Stored records:
===============
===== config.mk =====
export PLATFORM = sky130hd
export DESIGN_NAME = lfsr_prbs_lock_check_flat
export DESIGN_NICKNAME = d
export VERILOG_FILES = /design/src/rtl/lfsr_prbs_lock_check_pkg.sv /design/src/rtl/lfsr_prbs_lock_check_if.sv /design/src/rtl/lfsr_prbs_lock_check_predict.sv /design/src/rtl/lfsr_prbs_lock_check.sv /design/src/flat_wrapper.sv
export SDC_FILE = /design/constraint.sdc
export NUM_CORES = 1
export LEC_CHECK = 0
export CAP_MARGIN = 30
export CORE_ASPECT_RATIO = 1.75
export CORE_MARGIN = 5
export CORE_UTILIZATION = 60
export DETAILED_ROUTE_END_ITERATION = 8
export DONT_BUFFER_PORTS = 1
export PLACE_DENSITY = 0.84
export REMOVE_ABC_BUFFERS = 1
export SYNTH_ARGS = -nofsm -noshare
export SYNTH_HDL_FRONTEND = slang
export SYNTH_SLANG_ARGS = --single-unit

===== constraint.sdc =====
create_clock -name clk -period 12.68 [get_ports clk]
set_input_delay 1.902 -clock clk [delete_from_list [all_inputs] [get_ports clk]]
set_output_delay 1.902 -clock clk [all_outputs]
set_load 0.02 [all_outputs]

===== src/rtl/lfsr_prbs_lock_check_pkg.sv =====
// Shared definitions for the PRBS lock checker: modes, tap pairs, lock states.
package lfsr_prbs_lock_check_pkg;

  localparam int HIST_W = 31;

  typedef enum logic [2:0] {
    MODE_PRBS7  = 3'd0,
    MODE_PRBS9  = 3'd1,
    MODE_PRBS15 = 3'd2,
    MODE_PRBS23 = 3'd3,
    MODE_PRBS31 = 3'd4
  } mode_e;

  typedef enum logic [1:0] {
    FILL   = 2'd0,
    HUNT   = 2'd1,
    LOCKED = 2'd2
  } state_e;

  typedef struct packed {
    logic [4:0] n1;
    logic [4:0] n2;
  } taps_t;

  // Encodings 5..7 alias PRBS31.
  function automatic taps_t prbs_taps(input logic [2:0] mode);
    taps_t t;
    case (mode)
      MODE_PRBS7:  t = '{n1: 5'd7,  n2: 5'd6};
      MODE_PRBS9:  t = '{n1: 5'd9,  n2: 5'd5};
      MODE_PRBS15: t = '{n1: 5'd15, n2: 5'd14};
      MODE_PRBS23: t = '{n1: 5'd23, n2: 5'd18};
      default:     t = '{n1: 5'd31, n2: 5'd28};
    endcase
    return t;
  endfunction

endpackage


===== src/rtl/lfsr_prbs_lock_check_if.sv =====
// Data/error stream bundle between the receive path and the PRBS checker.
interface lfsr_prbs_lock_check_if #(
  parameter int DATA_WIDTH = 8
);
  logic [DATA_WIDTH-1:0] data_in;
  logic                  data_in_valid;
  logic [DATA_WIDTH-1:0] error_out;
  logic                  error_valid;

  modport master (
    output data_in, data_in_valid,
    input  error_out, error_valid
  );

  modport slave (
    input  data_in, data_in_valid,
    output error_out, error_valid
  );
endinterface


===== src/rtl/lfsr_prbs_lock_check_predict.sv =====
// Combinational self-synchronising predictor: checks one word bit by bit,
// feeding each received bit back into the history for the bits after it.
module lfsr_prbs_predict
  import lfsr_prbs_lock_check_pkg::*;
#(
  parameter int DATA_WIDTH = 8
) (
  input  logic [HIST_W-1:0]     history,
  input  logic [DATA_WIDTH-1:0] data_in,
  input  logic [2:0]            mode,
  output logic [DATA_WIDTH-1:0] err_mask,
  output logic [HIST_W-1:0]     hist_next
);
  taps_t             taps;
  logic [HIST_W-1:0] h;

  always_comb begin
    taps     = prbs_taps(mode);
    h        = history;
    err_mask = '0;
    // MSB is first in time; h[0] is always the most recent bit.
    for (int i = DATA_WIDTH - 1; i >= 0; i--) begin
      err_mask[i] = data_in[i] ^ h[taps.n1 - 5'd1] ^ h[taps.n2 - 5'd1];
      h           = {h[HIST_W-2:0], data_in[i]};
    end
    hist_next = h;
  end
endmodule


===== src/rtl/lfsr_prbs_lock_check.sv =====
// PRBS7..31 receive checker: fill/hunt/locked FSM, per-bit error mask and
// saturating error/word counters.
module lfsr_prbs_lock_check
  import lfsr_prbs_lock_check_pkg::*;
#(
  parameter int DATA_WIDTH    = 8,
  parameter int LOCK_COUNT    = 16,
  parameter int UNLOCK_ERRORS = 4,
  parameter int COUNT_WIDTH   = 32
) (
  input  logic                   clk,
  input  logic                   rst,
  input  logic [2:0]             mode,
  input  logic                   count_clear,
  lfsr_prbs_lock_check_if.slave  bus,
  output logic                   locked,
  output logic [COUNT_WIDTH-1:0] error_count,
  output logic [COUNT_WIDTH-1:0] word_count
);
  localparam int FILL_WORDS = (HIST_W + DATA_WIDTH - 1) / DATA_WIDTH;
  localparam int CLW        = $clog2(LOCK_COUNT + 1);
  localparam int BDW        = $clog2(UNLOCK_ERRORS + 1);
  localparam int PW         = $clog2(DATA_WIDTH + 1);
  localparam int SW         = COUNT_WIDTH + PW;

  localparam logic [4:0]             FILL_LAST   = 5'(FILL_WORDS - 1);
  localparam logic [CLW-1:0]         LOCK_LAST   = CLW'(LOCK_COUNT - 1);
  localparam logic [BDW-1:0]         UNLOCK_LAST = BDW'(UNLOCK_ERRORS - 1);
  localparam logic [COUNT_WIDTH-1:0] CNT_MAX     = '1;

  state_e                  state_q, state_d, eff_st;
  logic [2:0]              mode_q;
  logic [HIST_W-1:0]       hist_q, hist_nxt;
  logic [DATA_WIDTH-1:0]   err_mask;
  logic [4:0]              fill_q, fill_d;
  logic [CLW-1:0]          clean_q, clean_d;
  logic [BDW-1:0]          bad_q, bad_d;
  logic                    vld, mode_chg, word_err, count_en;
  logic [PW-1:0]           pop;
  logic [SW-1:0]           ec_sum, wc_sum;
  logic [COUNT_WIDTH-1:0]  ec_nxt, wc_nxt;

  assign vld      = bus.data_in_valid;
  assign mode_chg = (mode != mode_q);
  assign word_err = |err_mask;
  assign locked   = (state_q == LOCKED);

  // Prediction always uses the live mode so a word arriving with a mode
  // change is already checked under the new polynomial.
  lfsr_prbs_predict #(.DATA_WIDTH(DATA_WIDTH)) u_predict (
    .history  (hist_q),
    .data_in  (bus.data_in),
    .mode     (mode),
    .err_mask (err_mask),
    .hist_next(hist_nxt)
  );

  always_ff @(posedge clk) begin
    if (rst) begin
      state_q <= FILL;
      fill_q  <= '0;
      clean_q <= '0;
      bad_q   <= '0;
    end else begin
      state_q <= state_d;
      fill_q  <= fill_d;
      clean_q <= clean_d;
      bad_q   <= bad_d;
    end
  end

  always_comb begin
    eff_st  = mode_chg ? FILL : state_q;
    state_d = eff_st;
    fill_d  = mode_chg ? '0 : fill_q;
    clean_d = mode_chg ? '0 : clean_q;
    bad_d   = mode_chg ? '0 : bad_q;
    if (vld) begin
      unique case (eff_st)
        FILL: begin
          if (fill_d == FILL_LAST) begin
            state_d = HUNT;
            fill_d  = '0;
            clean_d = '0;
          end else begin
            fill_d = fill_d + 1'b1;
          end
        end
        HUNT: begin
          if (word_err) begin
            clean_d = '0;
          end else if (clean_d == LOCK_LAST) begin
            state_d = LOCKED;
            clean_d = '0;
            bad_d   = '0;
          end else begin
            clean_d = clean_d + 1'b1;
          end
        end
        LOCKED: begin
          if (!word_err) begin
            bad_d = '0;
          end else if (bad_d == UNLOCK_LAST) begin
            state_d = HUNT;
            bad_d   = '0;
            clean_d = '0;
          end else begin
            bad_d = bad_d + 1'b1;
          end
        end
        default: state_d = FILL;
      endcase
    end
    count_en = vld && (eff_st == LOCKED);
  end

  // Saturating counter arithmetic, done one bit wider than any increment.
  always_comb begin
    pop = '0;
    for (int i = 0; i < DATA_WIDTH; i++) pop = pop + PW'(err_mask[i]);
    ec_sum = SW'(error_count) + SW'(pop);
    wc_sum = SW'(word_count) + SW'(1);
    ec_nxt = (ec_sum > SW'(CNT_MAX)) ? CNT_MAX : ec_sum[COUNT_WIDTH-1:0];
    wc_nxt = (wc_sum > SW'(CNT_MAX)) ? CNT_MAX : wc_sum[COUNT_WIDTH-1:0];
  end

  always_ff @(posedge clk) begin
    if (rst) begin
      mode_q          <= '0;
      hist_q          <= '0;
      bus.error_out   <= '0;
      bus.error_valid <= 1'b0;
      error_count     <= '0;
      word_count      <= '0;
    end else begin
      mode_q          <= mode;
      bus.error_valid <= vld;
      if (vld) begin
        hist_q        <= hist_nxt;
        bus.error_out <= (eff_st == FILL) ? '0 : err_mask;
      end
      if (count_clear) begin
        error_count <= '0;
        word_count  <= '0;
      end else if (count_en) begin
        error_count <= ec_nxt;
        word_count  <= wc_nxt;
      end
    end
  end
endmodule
===============
Lines from the beginning of the data above through the line containing "typedef enum logic [2:0]" are to be returned exactly, and no others.

===== config.mk =====
export PLATFORM = sky130hd
export DESIGN_NAME = lfsr_prbs_lock_check_flat
export DESIGN_NICKNAME = d
export VERILOG_FILES = /design/src/rtl/lfsr_prbs_lock_check_pkg.sv /design/src/rtl/lfsr_prbs_lock_check_if.sv /design/src/rtl/lfsr_prbs_lock_check_predict.sv /design/src/rtl/lfsr_prbs_lock_check.sv /design/src/flat_wrapper.sv
export SDC_FILE = /design/constraint.sdc
export NUM_CORES = 1
export LEC_CHECK = 0
export CAP_MARGIN = 30
export CORE_ASPECT_RATIO = 1.75
export CORE_MARGIN = 5
export CORE_UTILIZATION = 60
export DETAILED_ROUTE_END_ITERATION = 8
export DONT_BUFFER_PORTS = 1
export PLACE_DENSITY = 0.84
export REMOVE_ABC_BUFFERS = 1
export SYNTH_ARGS = -nofsm -noshare
export SYNTH_HDL_FRONTEND = slang
export SYNTH_SLANG_ARGS = --single-unit

===== constraint.sdc =====
create_clock -name clk -period 12.68 [get_ports clk]
set_input_delay 1.902 -clock clk [delete_from_list [all_inputs] [get_ports clk]]
set_output_delay 1.902 -clock clk [all_outputs]
set_load 0.02 [all_outputs]

===== src/rtl/lfsr_prbs_lock_check_pkg.sv =====
// Shared definitions for the PRBS lock checker: modes, tap pairs, lock states.
package lfsr_prbs_lock_check_pkg;

  localparam int HIST_W = 31;

  typedef enum logic [2:0] {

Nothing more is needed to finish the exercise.